◆ WHAT TO PRODUCE
Extract every line from the records below that contains the word "registered".

═════ INPUT

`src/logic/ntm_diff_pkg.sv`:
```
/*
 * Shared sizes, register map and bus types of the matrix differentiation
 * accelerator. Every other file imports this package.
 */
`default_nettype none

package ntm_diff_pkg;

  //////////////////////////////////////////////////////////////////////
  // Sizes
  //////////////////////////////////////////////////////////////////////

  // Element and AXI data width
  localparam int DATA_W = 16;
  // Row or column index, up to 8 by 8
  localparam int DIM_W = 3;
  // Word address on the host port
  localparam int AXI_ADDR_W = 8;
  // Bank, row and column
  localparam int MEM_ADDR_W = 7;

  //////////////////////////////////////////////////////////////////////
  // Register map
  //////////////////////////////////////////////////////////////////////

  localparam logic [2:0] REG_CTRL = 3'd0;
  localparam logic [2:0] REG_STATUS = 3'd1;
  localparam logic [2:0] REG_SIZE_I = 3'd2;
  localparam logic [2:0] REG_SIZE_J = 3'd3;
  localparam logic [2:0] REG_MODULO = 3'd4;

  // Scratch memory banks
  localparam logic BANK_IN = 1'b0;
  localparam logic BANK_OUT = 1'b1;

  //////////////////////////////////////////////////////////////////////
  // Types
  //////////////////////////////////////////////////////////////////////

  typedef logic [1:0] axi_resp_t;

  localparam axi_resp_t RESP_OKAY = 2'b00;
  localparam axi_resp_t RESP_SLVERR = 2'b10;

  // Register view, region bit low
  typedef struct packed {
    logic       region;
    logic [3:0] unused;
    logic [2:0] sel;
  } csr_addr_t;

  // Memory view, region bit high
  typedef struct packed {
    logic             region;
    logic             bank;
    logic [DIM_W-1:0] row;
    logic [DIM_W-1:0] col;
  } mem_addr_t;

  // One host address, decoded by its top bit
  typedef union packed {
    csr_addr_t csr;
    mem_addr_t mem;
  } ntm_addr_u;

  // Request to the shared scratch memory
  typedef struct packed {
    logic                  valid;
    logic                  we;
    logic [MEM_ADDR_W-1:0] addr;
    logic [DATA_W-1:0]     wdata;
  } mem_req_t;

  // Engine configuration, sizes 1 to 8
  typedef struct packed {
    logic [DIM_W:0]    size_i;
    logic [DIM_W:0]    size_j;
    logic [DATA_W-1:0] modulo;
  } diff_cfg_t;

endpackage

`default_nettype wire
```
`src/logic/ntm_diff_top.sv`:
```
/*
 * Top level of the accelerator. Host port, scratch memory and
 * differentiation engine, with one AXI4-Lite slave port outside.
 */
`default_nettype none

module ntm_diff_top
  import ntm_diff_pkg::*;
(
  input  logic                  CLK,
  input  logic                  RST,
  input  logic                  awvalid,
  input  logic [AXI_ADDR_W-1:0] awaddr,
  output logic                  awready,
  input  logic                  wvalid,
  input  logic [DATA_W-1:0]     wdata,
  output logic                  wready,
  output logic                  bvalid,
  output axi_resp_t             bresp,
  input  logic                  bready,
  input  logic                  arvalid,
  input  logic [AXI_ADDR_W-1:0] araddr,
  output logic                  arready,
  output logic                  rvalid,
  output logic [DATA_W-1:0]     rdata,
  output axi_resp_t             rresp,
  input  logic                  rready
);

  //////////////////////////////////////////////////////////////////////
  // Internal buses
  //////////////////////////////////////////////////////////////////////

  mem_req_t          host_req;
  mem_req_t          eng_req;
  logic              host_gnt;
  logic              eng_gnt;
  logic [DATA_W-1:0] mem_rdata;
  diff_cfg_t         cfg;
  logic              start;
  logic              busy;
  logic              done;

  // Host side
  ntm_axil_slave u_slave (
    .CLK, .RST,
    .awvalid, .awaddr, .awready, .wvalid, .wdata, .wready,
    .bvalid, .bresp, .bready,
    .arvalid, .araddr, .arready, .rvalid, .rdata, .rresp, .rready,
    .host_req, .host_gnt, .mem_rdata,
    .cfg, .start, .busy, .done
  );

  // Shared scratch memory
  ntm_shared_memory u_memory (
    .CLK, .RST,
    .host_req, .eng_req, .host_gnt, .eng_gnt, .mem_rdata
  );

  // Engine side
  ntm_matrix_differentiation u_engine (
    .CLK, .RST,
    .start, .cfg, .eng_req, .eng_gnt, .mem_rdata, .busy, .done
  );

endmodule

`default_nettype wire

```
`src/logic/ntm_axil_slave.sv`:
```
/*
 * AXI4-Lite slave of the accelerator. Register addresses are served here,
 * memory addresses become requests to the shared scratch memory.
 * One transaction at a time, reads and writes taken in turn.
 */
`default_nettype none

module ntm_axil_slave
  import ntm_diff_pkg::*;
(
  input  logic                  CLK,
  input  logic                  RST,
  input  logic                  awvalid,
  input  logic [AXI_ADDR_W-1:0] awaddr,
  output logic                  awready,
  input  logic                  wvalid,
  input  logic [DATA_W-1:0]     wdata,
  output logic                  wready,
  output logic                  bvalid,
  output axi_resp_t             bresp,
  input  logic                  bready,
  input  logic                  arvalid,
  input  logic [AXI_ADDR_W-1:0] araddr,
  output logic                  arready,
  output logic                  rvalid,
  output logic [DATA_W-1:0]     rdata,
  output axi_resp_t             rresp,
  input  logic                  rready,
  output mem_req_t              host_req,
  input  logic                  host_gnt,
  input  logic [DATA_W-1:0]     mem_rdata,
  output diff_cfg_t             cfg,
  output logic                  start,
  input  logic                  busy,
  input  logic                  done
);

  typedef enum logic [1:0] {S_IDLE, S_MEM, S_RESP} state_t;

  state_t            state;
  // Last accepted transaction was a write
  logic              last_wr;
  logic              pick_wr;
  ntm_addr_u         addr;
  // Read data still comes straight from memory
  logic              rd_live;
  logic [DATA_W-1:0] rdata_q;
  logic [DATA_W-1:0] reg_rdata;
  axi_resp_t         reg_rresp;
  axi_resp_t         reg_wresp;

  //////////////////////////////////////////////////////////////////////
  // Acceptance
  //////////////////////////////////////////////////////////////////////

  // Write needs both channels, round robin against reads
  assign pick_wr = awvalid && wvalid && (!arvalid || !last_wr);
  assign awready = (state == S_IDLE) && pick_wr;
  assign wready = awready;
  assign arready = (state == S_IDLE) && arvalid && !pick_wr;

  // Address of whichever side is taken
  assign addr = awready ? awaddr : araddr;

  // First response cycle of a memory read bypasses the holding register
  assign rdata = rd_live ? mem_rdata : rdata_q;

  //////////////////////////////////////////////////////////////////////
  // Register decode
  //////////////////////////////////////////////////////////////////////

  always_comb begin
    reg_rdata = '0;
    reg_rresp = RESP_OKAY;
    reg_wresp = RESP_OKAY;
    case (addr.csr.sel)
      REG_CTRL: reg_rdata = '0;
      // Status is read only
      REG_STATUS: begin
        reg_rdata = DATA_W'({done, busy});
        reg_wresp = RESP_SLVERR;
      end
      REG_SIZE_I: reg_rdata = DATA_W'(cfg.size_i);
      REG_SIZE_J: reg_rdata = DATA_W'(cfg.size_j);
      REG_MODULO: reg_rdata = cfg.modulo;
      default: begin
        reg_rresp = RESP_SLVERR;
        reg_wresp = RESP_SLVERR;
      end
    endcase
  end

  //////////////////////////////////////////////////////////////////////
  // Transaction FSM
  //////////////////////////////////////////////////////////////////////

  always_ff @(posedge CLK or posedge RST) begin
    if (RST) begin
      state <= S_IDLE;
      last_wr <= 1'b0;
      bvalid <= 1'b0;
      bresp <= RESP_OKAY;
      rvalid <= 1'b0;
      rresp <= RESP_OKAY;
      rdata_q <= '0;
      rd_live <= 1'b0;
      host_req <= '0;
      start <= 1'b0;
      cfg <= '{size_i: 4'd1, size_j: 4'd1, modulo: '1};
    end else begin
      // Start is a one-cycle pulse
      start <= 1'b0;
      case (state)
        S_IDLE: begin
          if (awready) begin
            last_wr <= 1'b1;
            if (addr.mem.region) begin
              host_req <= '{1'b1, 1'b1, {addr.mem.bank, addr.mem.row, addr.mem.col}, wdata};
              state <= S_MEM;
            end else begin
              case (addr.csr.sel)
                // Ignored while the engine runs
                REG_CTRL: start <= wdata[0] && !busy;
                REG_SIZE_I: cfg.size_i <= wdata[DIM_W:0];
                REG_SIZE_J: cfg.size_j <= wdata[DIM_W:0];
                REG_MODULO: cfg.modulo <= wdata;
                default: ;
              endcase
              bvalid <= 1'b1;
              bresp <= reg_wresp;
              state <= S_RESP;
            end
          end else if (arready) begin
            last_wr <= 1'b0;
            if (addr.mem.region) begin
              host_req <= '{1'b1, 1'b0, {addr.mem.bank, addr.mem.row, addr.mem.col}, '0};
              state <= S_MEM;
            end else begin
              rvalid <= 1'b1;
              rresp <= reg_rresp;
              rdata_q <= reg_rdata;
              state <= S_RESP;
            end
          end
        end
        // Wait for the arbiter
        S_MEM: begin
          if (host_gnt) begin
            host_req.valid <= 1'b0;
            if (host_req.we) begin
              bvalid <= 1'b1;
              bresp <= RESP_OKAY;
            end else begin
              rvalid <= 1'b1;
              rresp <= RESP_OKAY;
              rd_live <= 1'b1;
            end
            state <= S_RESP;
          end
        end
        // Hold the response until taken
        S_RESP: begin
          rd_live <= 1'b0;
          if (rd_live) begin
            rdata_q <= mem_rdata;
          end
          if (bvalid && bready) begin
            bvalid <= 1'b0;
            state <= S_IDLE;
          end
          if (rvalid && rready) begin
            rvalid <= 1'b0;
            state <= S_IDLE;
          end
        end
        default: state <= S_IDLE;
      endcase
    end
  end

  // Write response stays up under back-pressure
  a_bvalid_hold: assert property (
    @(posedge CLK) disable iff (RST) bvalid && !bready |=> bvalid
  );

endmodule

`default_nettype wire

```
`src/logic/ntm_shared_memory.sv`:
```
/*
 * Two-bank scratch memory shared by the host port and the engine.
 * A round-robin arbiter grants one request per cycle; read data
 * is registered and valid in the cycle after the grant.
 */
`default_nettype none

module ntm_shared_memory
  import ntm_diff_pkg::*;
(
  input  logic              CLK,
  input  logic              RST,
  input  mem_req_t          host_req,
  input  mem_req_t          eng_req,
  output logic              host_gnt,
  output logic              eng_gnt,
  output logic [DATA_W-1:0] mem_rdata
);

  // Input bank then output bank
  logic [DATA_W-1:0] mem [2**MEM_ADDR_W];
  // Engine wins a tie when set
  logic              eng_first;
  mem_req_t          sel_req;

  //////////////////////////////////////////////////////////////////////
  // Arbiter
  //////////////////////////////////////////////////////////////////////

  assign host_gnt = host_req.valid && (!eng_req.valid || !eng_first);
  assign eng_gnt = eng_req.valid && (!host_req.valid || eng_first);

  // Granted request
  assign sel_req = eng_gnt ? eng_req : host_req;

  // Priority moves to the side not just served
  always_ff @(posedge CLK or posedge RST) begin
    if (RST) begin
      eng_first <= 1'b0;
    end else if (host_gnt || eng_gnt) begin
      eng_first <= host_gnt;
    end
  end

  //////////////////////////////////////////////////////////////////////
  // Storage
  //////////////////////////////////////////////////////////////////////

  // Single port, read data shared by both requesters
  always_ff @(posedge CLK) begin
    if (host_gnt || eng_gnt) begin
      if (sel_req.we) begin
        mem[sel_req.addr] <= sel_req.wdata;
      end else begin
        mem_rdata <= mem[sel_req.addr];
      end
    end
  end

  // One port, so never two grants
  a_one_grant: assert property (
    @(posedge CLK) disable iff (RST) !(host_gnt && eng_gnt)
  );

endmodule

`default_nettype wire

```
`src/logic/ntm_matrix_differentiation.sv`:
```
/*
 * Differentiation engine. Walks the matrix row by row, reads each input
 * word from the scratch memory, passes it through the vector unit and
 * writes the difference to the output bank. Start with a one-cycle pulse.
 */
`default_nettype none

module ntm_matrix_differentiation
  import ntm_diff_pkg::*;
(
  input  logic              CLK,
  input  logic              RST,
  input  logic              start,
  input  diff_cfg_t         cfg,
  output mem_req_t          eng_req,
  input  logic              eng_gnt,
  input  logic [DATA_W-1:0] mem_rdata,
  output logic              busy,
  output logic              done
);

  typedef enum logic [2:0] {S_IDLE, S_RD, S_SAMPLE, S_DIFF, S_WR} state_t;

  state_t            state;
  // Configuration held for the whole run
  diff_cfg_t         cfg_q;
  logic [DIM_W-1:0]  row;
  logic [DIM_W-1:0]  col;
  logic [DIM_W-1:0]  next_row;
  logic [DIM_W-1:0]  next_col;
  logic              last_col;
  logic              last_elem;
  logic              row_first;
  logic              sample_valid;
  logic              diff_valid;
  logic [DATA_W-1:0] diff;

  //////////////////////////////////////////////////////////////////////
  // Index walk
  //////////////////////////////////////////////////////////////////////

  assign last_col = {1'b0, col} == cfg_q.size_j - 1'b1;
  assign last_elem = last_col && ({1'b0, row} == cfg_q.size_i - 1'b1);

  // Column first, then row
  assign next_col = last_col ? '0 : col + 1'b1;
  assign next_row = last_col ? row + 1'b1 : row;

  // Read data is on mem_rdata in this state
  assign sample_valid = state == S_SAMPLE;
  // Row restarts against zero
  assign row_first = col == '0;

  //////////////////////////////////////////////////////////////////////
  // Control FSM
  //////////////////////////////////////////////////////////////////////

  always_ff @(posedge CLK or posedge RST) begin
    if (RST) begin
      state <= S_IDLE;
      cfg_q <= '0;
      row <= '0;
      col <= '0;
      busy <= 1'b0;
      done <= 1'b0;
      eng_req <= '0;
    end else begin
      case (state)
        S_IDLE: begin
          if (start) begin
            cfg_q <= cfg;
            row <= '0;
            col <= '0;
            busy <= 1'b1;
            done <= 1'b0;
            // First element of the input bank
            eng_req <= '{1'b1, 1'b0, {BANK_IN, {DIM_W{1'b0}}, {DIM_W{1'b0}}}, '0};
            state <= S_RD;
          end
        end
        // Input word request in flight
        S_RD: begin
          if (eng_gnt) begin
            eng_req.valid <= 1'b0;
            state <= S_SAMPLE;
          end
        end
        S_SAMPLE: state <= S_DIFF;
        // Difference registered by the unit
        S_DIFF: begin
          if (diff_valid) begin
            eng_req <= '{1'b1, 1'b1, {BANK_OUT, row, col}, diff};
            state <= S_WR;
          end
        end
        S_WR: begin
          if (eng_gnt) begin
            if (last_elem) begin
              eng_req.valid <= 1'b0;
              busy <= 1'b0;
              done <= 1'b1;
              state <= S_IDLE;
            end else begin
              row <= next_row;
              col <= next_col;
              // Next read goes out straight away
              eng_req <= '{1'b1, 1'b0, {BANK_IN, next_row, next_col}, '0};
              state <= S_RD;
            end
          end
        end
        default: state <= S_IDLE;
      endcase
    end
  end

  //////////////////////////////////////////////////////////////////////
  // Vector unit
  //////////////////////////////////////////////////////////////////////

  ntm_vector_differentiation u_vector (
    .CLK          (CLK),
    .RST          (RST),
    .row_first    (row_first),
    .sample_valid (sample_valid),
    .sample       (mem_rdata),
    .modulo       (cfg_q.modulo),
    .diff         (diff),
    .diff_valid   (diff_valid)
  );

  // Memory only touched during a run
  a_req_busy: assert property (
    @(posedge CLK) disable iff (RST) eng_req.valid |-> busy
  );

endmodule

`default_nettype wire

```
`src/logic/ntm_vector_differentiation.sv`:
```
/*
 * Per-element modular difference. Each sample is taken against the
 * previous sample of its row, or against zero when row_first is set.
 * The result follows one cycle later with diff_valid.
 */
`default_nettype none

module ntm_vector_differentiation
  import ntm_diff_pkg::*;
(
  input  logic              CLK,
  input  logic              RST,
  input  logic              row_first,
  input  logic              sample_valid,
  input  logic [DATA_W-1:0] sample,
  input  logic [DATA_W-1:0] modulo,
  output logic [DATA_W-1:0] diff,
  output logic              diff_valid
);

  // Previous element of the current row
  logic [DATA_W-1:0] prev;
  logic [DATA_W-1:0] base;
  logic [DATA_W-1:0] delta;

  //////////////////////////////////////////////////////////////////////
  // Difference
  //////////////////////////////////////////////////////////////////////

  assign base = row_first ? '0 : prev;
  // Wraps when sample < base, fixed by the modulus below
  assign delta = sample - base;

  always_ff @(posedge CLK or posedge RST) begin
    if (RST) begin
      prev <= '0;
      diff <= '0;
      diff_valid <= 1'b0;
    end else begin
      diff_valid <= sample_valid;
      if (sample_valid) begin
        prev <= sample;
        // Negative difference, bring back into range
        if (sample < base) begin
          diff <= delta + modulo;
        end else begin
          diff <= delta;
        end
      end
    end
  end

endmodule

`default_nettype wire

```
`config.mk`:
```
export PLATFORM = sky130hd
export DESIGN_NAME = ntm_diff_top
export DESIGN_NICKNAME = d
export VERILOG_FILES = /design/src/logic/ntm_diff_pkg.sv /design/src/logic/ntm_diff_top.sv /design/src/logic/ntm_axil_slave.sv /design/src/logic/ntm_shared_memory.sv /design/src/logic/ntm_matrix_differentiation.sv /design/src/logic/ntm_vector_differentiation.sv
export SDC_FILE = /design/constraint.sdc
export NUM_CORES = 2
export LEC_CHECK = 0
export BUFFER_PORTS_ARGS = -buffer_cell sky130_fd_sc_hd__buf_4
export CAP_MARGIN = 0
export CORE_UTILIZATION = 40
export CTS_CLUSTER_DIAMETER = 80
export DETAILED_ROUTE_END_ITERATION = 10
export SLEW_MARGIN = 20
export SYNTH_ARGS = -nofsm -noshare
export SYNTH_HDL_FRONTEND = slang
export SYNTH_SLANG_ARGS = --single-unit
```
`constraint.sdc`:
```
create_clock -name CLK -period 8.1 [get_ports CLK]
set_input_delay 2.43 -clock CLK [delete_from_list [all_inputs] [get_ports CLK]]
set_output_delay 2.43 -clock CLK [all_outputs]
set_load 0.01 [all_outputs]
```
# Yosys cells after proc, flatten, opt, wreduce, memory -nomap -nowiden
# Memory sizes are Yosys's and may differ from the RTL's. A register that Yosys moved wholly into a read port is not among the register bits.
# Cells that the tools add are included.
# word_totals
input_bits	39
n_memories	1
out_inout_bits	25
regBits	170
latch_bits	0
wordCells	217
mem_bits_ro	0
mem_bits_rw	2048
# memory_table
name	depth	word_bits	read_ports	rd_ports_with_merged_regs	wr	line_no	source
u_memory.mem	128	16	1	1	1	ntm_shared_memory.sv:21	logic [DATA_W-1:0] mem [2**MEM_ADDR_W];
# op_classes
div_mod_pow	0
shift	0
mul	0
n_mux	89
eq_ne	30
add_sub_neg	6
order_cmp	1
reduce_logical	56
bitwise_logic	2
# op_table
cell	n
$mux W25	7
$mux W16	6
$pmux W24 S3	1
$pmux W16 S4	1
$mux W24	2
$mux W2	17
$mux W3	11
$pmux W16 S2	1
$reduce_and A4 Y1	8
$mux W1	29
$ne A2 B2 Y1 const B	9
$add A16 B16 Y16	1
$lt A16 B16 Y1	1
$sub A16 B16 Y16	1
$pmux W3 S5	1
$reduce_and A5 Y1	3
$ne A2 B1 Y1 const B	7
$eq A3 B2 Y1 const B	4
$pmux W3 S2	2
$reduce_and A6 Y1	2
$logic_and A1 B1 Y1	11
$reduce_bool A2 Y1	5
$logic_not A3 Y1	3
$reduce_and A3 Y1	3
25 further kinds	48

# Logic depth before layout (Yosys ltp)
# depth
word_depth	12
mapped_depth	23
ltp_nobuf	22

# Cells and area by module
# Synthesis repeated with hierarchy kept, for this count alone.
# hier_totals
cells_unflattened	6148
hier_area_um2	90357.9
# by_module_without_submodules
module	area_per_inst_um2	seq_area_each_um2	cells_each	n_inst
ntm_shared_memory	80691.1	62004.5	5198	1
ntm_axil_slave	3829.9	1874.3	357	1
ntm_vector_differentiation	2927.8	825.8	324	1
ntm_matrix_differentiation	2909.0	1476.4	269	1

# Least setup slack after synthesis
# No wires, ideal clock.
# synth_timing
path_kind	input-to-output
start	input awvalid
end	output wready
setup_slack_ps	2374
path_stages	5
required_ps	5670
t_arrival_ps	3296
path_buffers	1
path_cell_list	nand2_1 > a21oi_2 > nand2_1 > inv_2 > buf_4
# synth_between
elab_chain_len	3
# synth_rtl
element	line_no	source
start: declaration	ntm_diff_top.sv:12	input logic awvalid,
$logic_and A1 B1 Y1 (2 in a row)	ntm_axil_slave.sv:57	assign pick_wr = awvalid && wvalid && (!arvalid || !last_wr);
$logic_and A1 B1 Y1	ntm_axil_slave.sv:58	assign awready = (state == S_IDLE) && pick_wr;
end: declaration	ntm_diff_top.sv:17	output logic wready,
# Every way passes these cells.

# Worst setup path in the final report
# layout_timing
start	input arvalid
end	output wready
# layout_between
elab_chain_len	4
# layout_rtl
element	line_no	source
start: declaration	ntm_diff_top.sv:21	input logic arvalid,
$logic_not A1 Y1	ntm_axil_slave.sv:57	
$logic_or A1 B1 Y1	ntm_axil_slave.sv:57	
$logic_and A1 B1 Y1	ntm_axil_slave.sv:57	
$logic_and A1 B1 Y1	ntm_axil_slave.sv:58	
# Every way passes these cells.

══════════

◆ WRITTEN ANSWER
 * is registered and valid in the cycle after the grant.
        // Difference registered by the unit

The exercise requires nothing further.